Foto di Mika Aarensberg da Pixabay
Il Mugello ha una storia particolare: da una parte avrebbe le caratteristiche delle cosiddette “zone interne” (ossia zone di montagna isolate); dall’altra è al centro della dorsale appenninica unendo geograficamente Firenze e Bologna. Il neoliberismo “estrattivo” ha provato, con la diffusione degli Outlet a partire dalla metà dei novanta, a “mettere a valore” le zone limitrofe alle autostrade. Fra questa, lungo quella del Sole, sorge il Barberino Designer Outlet.
Un gruppo variegato di persone impegnate in politica a sinistra denominatesi Ora! ha condotto un’inchiesta sui lavoratori dell’Outlet. Abbiamo posto alcune domande a Simona Baldanzi, scrittrice, una delle promotrici di Ora!
Come e quando nasce l’outlet di Barberino?
L’Outlet nasce all’alba della crisi industriale del tessile con la chiusura della produzione dei famosi jeans Rifle, ditta che a Barberino ha impiegato fino a circa 500 operaie. Nell’accordo ministeriale che riguardava circa 300 lavoratrici, oltre agli ammortizzatori e alla buona uscita si prevedeva di reintegrare 60 donne nel futuro outlet, poiché quota parte della McArthur (il centro direzionale dell’outlet) era della famiglia Fratini, datori di lavoro Rifle. L’outlet ha poi aperto nel 2006 e nel frattempo le ex operaie Rifle reintegrate sono state solo una dozzina e per lo più come addette alla pulizia del centro commerciale. Una volta la Rifle era l’azienda più grande del Mugello. Adesso è l’outlet il luogo di lavoro più popoloso con quasi un migliaio di lavoratori.

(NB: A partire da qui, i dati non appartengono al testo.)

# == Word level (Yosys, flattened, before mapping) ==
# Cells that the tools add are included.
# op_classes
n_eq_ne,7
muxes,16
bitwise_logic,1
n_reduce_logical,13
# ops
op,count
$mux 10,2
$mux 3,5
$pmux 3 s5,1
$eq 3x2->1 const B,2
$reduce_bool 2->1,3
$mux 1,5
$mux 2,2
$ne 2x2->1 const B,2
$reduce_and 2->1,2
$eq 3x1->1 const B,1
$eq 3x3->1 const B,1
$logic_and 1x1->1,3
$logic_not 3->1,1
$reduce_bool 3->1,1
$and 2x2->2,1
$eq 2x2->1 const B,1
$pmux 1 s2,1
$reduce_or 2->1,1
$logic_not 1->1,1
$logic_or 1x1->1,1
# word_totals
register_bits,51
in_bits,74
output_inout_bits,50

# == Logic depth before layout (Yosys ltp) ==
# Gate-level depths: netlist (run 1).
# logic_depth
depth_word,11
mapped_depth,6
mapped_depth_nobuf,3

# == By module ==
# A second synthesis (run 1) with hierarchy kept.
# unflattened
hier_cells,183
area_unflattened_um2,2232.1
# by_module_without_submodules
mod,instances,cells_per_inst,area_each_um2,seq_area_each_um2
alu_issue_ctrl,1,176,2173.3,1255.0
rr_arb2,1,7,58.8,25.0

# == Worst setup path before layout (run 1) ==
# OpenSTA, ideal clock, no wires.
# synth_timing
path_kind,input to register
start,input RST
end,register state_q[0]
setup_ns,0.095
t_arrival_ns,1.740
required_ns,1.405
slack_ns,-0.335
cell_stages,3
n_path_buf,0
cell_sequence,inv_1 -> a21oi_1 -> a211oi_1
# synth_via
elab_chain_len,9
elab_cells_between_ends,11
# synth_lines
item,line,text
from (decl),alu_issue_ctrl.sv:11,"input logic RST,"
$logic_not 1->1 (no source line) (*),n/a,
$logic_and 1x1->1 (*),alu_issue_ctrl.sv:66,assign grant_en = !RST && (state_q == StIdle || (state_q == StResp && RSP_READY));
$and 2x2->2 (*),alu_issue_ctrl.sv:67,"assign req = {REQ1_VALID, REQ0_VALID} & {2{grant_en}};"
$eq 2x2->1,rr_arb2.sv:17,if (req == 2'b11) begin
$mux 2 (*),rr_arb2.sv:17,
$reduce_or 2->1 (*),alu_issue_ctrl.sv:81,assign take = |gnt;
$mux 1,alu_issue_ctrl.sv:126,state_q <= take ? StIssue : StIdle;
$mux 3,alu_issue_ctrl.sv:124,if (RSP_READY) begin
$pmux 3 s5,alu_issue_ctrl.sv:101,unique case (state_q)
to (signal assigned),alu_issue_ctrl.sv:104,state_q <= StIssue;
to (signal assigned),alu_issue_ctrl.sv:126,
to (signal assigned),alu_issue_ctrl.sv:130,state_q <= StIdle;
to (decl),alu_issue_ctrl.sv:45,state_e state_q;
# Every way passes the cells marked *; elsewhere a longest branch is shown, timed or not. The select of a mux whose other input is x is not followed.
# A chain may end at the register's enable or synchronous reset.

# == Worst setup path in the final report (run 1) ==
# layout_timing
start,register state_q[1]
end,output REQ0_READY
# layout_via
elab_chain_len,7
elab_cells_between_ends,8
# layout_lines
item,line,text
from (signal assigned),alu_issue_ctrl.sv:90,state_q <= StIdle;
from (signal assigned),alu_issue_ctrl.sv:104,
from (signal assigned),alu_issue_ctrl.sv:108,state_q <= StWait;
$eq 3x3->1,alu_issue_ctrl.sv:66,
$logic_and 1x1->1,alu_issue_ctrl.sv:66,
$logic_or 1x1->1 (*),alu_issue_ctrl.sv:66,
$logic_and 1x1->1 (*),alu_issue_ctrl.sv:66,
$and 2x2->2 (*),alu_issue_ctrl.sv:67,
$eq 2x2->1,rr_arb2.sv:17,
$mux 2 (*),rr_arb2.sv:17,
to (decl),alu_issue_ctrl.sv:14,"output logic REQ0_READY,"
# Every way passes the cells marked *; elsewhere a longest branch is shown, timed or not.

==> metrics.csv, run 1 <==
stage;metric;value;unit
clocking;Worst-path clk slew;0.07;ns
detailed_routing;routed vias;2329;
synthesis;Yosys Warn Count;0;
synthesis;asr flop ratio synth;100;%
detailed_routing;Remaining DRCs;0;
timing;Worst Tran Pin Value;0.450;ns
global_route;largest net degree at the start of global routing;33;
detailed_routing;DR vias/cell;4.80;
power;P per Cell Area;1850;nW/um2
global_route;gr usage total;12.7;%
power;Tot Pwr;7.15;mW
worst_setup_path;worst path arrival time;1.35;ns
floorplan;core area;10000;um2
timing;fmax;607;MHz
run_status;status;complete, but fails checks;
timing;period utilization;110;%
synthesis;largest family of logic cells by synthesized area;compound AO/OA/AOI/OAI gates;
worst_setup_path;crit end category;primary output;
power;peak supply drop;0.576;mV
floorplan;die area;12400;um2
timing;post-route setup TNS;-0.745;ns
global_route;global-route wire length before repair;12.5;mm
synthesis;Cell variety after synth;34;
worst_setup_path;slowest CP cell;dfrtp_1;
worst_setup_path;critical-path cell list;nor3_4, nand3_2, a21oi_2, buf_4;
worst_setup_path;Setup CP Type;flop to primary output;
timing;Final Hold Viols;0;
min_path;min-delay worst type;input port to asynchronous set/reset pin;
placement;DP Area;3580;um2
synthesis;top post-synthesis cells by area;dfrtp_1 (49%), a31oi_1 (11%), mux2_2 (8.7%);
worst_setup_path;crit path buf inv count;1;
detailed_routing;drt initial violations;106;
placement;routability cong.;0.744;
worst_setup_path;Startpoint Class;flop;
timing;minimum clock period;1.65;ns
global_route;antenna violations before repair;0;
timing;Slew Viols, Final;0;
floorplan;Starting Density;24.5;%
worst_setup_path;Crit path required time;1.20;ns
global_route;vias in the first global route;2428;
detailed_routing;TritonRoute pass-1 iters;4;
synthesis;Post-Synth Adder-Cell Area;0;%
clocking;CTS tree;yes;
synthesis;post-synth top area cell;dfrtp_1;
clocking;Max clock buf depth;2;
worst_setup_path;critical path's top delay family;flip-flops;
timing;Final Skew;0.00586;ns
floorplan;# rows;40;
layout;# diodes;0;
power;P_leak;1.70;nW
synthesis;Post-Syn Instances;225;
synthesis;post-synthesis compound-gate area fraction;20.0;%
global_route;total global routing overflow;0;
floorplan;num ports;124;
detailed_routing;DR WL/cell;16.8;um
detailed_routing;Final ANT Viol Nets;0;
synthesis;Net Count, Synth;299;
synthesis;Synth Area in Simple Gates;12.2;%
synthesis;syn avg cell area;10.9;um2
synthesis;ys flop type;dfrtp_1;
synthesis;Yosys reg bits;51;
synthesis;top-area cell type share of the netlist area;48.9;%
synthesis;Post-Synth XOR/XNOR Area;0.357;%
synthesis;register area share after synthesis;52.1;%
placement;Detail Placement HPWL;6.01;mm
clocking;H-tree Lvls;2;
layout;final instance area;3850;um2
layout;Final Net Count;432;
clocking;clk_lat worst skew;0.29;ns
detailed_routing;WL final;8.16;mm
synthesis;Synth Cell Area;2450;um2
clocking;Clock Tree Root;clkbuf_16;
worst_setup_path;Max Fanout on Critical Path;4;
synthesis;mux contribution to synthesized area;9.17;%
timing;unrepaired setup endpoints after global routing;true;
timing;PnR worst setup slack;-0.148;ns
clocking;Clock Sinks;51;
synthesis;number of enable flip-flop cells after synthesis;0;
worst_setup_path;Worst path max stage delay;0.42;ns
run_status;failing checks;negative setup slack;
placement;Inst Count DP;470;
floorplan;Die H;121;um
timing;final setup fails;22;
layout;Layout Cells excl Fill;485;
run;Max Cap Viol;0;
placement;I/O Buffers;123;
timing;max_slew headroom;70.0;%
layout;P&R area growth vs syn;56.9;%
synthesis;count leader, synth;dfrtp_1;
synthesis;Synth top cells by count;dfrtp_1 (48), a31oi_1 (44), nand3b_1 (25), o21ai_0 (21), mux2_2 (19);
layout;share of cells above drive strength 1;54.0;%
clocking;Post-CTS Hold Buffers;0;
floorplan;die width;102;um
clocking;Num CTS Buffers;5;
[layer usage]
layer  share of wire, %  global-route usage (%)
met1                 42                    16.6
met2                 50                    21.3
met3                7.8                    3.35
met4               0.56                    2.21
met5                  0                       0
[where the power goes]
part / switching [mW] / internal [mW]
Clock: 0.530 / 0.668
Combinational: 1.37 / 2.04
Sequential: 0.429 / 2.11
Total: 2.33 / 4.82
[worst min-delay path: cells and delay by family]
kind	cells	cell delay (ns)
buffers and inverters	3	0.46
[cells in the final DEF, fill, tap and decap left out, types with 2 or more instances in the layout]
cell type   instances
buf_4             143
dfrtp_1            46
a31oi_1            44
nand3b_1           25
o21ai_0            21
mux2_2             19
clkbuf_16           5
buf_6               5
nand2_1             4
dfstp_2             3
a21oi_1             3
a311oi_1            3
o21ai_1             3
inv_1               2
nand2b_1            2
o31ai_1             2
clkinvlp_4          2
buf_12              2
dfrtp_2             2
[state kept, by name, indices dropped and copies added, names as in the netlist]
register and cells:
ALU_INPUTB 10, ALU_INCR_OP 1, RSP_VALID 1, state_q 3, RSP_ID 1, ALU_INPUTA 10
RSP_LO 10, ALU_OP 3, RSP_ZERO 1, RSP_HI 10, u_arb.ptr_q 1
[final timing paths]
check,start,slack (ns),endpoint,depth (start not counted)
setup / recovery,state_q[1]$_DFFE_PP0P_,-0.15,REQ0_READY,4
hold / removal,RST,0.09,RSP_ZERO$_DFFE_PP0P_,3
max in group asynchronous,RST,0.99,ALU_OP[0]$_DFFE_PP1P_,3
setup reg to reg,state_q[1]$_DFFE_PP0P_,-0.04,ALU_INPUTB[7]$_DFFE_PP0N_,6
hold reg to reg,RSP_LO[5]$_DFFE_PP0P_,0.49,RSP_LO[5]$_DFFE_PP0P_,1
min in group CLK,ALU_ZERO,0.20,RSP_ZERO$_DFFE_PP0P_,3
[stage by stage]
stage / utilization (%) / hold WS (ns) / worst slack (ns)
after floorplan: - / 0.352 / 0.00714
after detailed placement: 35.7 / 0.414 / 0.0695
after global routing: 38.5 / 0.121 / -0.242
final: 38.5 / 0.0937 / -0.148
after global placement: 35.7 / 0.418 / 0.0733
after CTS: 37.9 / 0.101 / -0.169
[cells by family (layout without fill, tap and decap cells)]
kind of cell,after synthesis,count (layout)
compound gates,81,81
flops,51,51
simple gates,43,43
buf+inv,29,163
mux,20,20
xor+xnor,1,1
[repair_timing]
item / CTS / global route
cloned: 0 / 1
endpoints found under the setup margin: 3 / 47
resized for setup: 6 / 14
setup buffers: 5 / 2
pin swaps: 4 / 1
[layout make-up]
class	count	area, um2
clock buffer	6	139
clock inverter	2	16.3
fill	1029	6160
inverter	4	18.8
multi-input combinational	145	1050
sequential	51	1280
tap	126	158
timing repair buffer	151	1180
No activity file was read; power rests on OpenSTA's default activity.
<file path="src/rtl/ds_noise_shaper_mc_if.sv">
// Control/sample bus of the multichannel noise shaper; the master drives
// enable, order and sample writes, the slave returns the quantised outputs.
interface ds_noise_shaper_mc_if #(
    parameter int CHANNELS  = 2,
    parameter int MAX_ORDER = 3,
    parameter int IN_BITS   = 16,
    parameter int OUT_BITS  = 1
);
    localparam int CH_W  = (CHANNELS > 1) ? $clog2(CHANNELS) : 1;
    localparam int ORD_W = $clog2(MAX_ORDER + 1);

    // No back-pressure: a write with wr_en high is taken at that clock edge,
    // and q_out/frame_start are plain registered outputs.
    logic                         enable;
    logic [ORD_W-1:0]             order;
    logic                         wr_en;
    logic [CH_W-1:0]              wr_ch;
    logic [IN_BITS-1:0]           wr_data;
    logic [CHANNELS*OUT_BITS-1:0] q_out;
    logic                         frame_start;

    modport master (
        output enable, order, wr_en, wr_ch, wr_data,
        input  q_out, frame_start
    );

    modport slave (
        input  enable, order, wr_en, wr_ch, wr_data,
        output q_out, frame_start
    );
endinterface

</file>
<file path="src/rtl/ds_noise_shaper_mc.sv">
// Time-multiplexed error-feedback delta-sigma modulator, NTF = (1-z^-1)^M,
// one channel per enabled cycle in round-robin order.
module ds_noise_shaper_mc #(
    parameter int CHANNELS  = 2,
    parameter int MAX_ORDER = 3,
    parameter int IN_BITS   = 16,
    parameter int OUT_BITS  = 1,
    parameter int SREG_BITS = 16
) (
    input  logic                clk,
    input  logic                reset,
    ds_noise_shaper_mc_if.slave bus
);
    localparam int CH_W   = (CHANNELS > 1) ? $clog2(CHANNELS) : 1;
    localparam int ORD_W  = $clog2(MAX_ORDER + 1);
    localparam int W_BITS = ((IN_BITS > SREG_BITS) ? IN_BITS : SREG_BITS) + MAX_ORDER + 2;
    localparam int SHIFT  = IN_BITS - OUT_BITS + 1;

    localparam logic [CH_W-1:0]          LAST_CH = CH_W'(CHANNELS - 1);
    localparam logic signed [W_BITS-1:0] QMAX_S  = W_BITS'(2 ** OUT_BITS - 1);
    localparam logic signed [W_BITS-1:0] SMAX    = (W_BITS'(1) <<< (SREG_BITS - 1)) - W_BITS'(1);
    localparam logic signed [W_BITS-1:0] SMIN    = ~SMAX;

    logic [IN_BITS-1:0]           r_x   [CHANNELS];
    logic signed [SREG_BITS-1:0]  r_res [CHANNELS][1:MAX_ORDER];
    logic [CHANNELS*OUT_BITS-1:0] r_q_out;
    logic [CH_W-1:0]              r_ch_idx;
    logic [ORD_W-1:0]             r_order_q;
    logic                         r_frame_start;

    logic                         w_wr_ok;
    logic                         w_wrap;
    logic [ORD_W-1:0]             w_order_lim;
    logic signed [W_BITS-1:0]     w_diff [0:MAX_ORDER][0:MAX_ORDER];
    logic signed [W_BITS-1:0]     w_f;
    logic signed [W_BITS-1:0]     w_w;
    logic signed [W_BITS-1:0]     w_qraw;
    logic signed [W_BITS-1:0]     w_res_full;
    logic [OUT_BITS-1:0]          w_q;
    logic signed [SREG_BITS-1:0]  w_res;

    generate
        if (CHANNELS == 2 ** CH_W) begin : g_wr_full
            assign w_wr_ok = bus.wr_en;
        end else begin : g_wr_range
            assign w_wr_ok = bus.wr_en && (bus.wr_ch < CH_W'(CHANNELS));
        end
        if (MAX_ORDER == 2 ** ORD_W - 1) begin : g_ord_full
            assign w_order_lim = bus.order;
        end else begin : g_ord_clamp
            assign w_order_lim = (bus.order > ORD_W'(MAX_ORDER)) ? ORD_W'(MAX_ORDER) : bus.order;
        end
    endgenerate

    assign w_wrap = bus.enable && (r_ch_idx == LAST_CH);

    // Forward-difference table over (0, r1, r2, ...): row m, column 0 equals
    // sum_k C(m,k)(-1)^k r_k, so the feedback term is its negation.
    always_comb begin
        for (int m = 0; m <= MAX_ORDER; m++) begin
            for (int j = 0; j <= MAX_ORDER; j++) begin
                w_diff[m][j] = '0;
            end
        end
        for (int j = 1; j <= MAX_ORDER; j++) begin
            w_diff[0][j] = W_BITS'(r_res[r_ch_idx][j]);
        end
        for (int m = 1; m <= MAX_ORDER; m++) begin
            for (int j = 0; j <= MAX_ORDER - m; j++) begin
                w_diff[m][j] = w_diff[m-1][j] - w_diff[m-1][j+1];
            end
        end
    end

    always_comb begin
        w_f    = -w_diff[r_order_q][0];
        w_w    = $signed({{(W_BITS - IN_BITS){1'b0}}, r_x[r_ch_idx]}) + w_f;
        w_qraw = w_w >>> SHIFT;
        if (w_w[W_BITS-1]) begin
            w_q = '0;
        end else if (w_qraw > QMAX_S) begin
            w_q = OUT_BITS'(2 ** OUT_BITS - 1);
        end else begin
            w_q = w_qraw[OUT_BITS-1:0];
        end
        w_res_full = w_w - ($signed({{(W_BITS - OUT_BITS){1'b0}}, w_q}) <<< SHIFT);
        if (w_res_full > SMAX) begin
            w_res = SREG_BITS'(SMAX);
        end else if (w_res_full < SMIN) begin
            w_res = SREG_BITS'(SMIN);
        end else begin
            w_res = SREG_BITS'(w_res_full);
        end
    end

    always_ff @(posedge clk or posedge reset) begin
        if (reset) begin
            for (int c = 0; c < CHANNELS; c++) begin
                r_x[c] <= '0;
                for (int k = 1; k <= MAX_ORDER; k++) begin
                    r_res[c][k] <= '0;
                end
            end
            r_q_out       <= '0;
            r_ch_idx      <= '0;
            r_order_q     <= '0;
            r_frame_start <= 1'b0;
        end else begin
            if (w_wr_ok) begin
                r_x[bus.wr_ch] <= bus.wr_data;
            end
            if (bus.enable) begin
                for (int k = MAX_ORDER; k >= 2; k--) begin
                    r_res[r_ch_idx][k] <= r_res[r_ch_idx][k-1];
                end
                r_res[r_ch_idx][1] <= w_res;
                r_q_out[int'(r_ch_idx) * OUT_BITS +: OUT_BITS] <= w_q;
                r_frame_start <= w_wrap;
                r_ch_idx      <= w_wrap ? '0 : r_ch_idx + 1'b1;
                // A new order starts the next frame on clean history; this
                // clear overrides the residue just written above.
                if (w_wrap) begin
                    r_order_q <= w_order_lim;
                    if (w_order_lim != r_order_q) begin
                        for (int c = 0; c < CHANNELS; c++) begin
                            for (int k = 1; k <= MAX_ORDER; k++) begin
                                r_res[c][k] <= '0;
                            end
                        end
                    end
                end
            end else begin
                r_frame_start <= 1'b0;
            end
        end
    end

    assign bus.q_out       = r_q_out;
    assign bus.frame_start = r_frame_start;
endmodule
</file>
<file path="src/flat_wrapper.sv">
// flat-port wrapper written by rule: the top's interface ports become plain ports
module ds_noise_shaper_mc_flat 
#(
    parameter int CHANNELS  = 2,
    parameter int MAX_ORDER = 3,
    parameter int IN_BITS   = 16,
    parameter int OUT_BITS  = 1,
    parameter int SREG_BITS = 16
)
  (clk, reset, bus_enable, bus_order, bus_wr_en, bus_wr_ch, bus_wr_data, bus_q_out, bus_frame_start);
  ds_noise_shaper_mc_if #(.CHANNELS(CHANNELS), .MAX_ORDER(MAX_ORDER), .IN_BITS(IN_BITS), .OUT_BITS(OUT_BITS)) bus_i ();
  input  logic clk;
  input  logic reset;
  input wire logic [$bits(bus_i.enable)-1:0] bus_enable;
  input wire logic [$bits(bus_i.order)-1:0] bus_order;
  input wire logic [$bits(bus_i.wr_en)-1:0] bus_wr_en;
  input wire logic [$bits(bus_i.wr_ch)-1:0] bus_wr_ch;
  input wire logic [$bits(bus_i.wr_data)-1:0] bus_wr_data;
  output wire logic [$bits(bus_i.q_out)-1:0] bus_q_out;
  output wire logic [$bits(bus_i.frame_start)-1:0] bus_frame_start;
  assign bus_i.enable = bus_enable;
  assign bus_i.order = bus_order;
  assign bus_i.wr_en = bus_wr_en;
  assign bus_i.wr_ch = bus_wr_ch;
  assign bus_i.wr_data = bus_wr_data;
  assign bus_q_out = bus_i.q_out;
  assign bus_frame_start = bus_i.frame_start;
  ds_noise_shaper_mc #(.CHANNELS(CHANNELS), .MAX_ORDER(MAX_ORDER), .IN_BITS(IN_BITS), .OUT_BITS(OUT_BITS), .SREG_BITS(SREG_BITS)) u_core (.clk(clk), .reset(reset), .bus(bus_i));
endmodule
</file>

La vostra analisi è stata condotta a gennaio e febbraio. Come il COVID ha cambiato il volto dell’outlet?
Pur constatando un notevole calo delle presenze, i negozi sono rimasti aperti fino all’obbligo di legge del lockdown. Alla riapertura non tutti i negozi sono stati in grado subito di riaprire i battenti: un po’ per le difficoltà dovute ai mesi di chiusura, un po’ per ricontrattare le condizioni degli affitti con la direzione. Ogni negozio è un mondo a parte e anche le misure di prevenzione e protezione sono state affidate più ai singoli. Manca da sempre un lavoro congiunto sul sito e quindi è mancato anche un protocollo anti-contagio condiviso. Gli assembramenti si sono verificati anche poco dopo le riaperture e si registra ormai un calo dell’attenzione generale. Il controllo rischia di cadere sulle spalle di lavoratori e lavoratrici, che oltre allo stress e alle condizioni di lavoro, devono diventare i cani da guardia di mascherine, gel igienizzanti e non mantenimento delle distanze. In termini occupazionali sarà tutto da verificare. Purtroppo, però bisognerebbe avere i dati per confrontarli e capire come agire: da anni era previsto un osservatorio sul lavoro. Anche con questa ricerca ci siamo resi conto che, nonostante il centro sia aperto da 13 anni, il comune non ha nessun dato.
C’è sempre un’inerzia a raccontarsi. Come avete “vinto” la ritrosia a esprimersi?
Non potevamo fare una ricerca con questionari da consegnare a mano. L’outlet non ha cancelli come le fabbriche dove proporre all’ingresso un lavoro di questo tipo. Non si possono fare volantinaggi nei vialetti o nei negozi e neppure nei parcheggi. Così ci siamo inventati una campagna social “Coming outlet” provocando con slogan commerciali ribaltati sulle condizioni di lavoro e cercando di sollecitare la forza a lavoro a rispondere in forma completamente anonima ad un questionario online che però poteva essere compilato soltanto una volta. Abbiamo inviato il link sui vari gruppi presenti in rete e su chat di lavoratori, aiutati dal fatto che nel paese chiunque conosce qualcuno che lavora in Outlet e il tam tam ha fatto il resto. Ci siamo stupiti che siano stati in molti a dare risposte alle domande aperte, questo significa che raccontare è ancora necessario.